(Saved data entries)
################

This design comes from an exercise in tuning for small area, a short achievable clock period and few clock cycles per item on the open sky130 flow, not from production work.
In this exercise RTL edits were held to simulation tests only and were not proved equivalent to the original.
Power figures rest on the tool's default switching activity, not on a simulated workload.

// wildcard_byte_pattern_scan
module wildcard_byte_pattern_scan
(
    input  wire logic          clk,
    input  wire logic          rst_n,
    input  wire logic          cfg_write,
    input  wire logic [1:0]    cfg_index,
    input  wire logic [63:0]   cfg_data,
    input  wire logic          item_valid,
    output logic               item_ready,
    input  wire logic [8:0]    item_in,
    output logic               result_valid,
    input  wire logic          result_ready,
    output logic [32:0]        result_out
);
    logic [63:0] pat_lo_reg;
    logic [63:0] pat_hi_reg;
    logic [15:0] care_reg;
    logic        lo_written_reg;
    logic        hi_written_reg;
    logic        care_written_reg;
    logic [3:0]  lm1_reg;            
    always_ff @(posedge clk)
    begin
        if (cfg_write && cfg_index == 2'd0) pat_lo_reg <= cfg_data;
        if (cfg_write && cfg_index == 2'd1) pat_hi_reg <= cfg_data;
        if (cfg_write && cfg_index == 2'd2) care_reg   <= cfg_data[15:0];
    end
    always_ff @(posedge clk or negedge rst_n)
    begin
        if (!rst_n)
        begin
            lo_written_reg   <= 1'b0;
            hi_written_reg   <= 1'b0;
            care_written_reg <= 1'b0;
  ...
==> flow/config.mk <==
export PLATFORM = sky130hd
export DESIGN_NAME = wildcard_byte_pattern_scan
export DESIGN_NICKNAME = wildcard_byte_pattern_scan
export VERILOG_FILES = /design/flow/design.v
export SDC_FILE = /design/flow/constraint.sdc
export NUM_CORES = 4
export LEC_CHECK = 0
export CAP_MARGIN = 20
export CORE_MARGIN = 2
export CORE_UTILIZATION = 40
export SETUP_SLACK_MARGIN = 4.0
export SLEW_MARGIN = 20
==> flow/constraint.sdc <==
create_clock -name core_clock -period 6.0 [get_ports {clk}]
set_input_delay 1.2000 -clock core_clock [delete_from_list [all_inputs] [get_ports {clk}]]
set_output_delay 1.2000 -clock core_clock [all_outputs]
set_load 0.01 [all_outputs]
standard.sh (not shown) runs the stock make flow with config.mk's settings and CLKGATE_MAP_FILE= SYNTH_SCRIPT=/design/flow/synth_recipe.tcl, a recipe that flattens the netlist after the stock synthesis.
==> flow/flow/run.sh <==
#!/bin/bash
# Layout flow: the standard flow (standard.sh), except that the port
# buffers that global placement inserts are plain sky130 buffers (buf_1,
# resized later where timing needs it) instead of the delay buffer that
# buffer_ports picks by default. Each step's full output goes to its own log.
set -euo pipefail
export BUFFER_PORTS_ARGS="-buffer_cell sky130_fd_sc_hd__buf_1"
bash standard.sh synth > synth.log 2>&1
bash standard.sh finish > finish.log 2>&1
Testbench counts at the start, summed over its fixed seeds: cycles 112,139, bytes 110,795.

################

*WHAT THE TASK REQUIRES:*
Copy the records above exactly.

*TASK RESULT:*
This design comes from an exercise in tuning for small area, a short achievable clock period and few clock cycles per item on the open sky130 flow, not from production work.
In this exercise RTL edits were held to simulation tests only and were not proved equivalent to the original.
Power figures rest on the tool's default switching activity, not on a simulated workload.

// wildcard_byte_pattern_scan
module wildcard_byte_pattern_scan
(
    input  wire logic          clk,
    input  wire logic          rst_n,
    input  wire logic          cfg_write,
    input  wire logic [1:0]    cfg_index,
    input  wire logic [63:0]   cfg_data,
    input  wire logic          item_valid,
    output logic               item_ready,
    input  wire logic [8:0]    item_in,
    output logic               result_valid,
    input  wire logic          result_ready,
    output logic [32:0]        result_out
);
    logic [63:0] pat_lo_reg;
    logic [63:0] pat_hi_reg;
    logic [15:0] care_reg;
    logic        lo_written_reg;
    logic        hi_written_reg;
    logic        care_written_reg;
    logic [3:0]  lm1_reg;            
    always_ff @(posedge clk)
    begin
        if (cfg_write && cfg_index == 2'd0) pat_lo_reg <= cfg_data;
        if (cfg_write && cfg_index == 2'd1) pat_hi_reg <= cfg_data;
        if (cfg_write && cfg_index == 2'd2) care_reg   <= cfg_data[15:0];
    end
    always_ff @(posedge clk or negedge rst_n)
    begin
        if (!rst_n)
        begin
            lo_written_reg   <= 1'b0;
            hi_written_reg   <= 1'b0;
            care_written_reg <= 1'b0;
  ...
==> flow/config.mk <==
export PLATFORM = sky130hd
export DESIGN_NAME = wildcard_byte_pattern_scan
export DESIGN_NICKNAME = wildcard_byte_pattern_scan
export VERILOG_FILES = /design/flow/design.v
export SDC_FILE = /design/flow/constraint.sdc
export NUM_CORES = 4
export LEC_CHECK = 0
export CAP_MARGIN = 20
export CORE_MARGIN = 2
export CORE_UTILIZATION = 40
export SETUP_SLACK_MARGIN = 4.0
export SLEW_MARGIN = 20
==> flow/constraint.sdc <==
create_clock -name core_clock -period 6.0 [get_ports {clk}]
set_input_delay 1.2000 -clock core_clock [delete_from_list [all_inputs] [get_ports {clk}]]
set_output_delay 1.2000 -clock core_clock [all_outputs]
set_load 0.01 [all_outputs]
standard.sh (not shown) runs the stock make flow with config.mk's settings and CLKGATE_MAP_FILE= SYNTH_SCRIPT=/design/flow/synth_recipe.tcl, a recipe that flattens the netlist after the stock synthesis.
==> flow/flow/run.sh <==
#!/bin/bash
# Layout flow: the standard flow (standard.sh), except that the port
# buffers that global placement inserts are plain sky130 buffers (buf_1,
# resized later where timing needs it) instead of the delay buffer that
# buffer_ports picks by default. Each step's full output goes to its own log.
set -euo pipefail
export BUFFER_PORTS_ARGS="-buffer_cell sky130_fd_sc_hd__buf_1"
bash standard.sh synth > synth.log 2>&1
bash standard.sh finish > finish.log 2>&1
Testbench counts at the start, summed over its fixed seeds: cycles 112,139, bytes 110,795.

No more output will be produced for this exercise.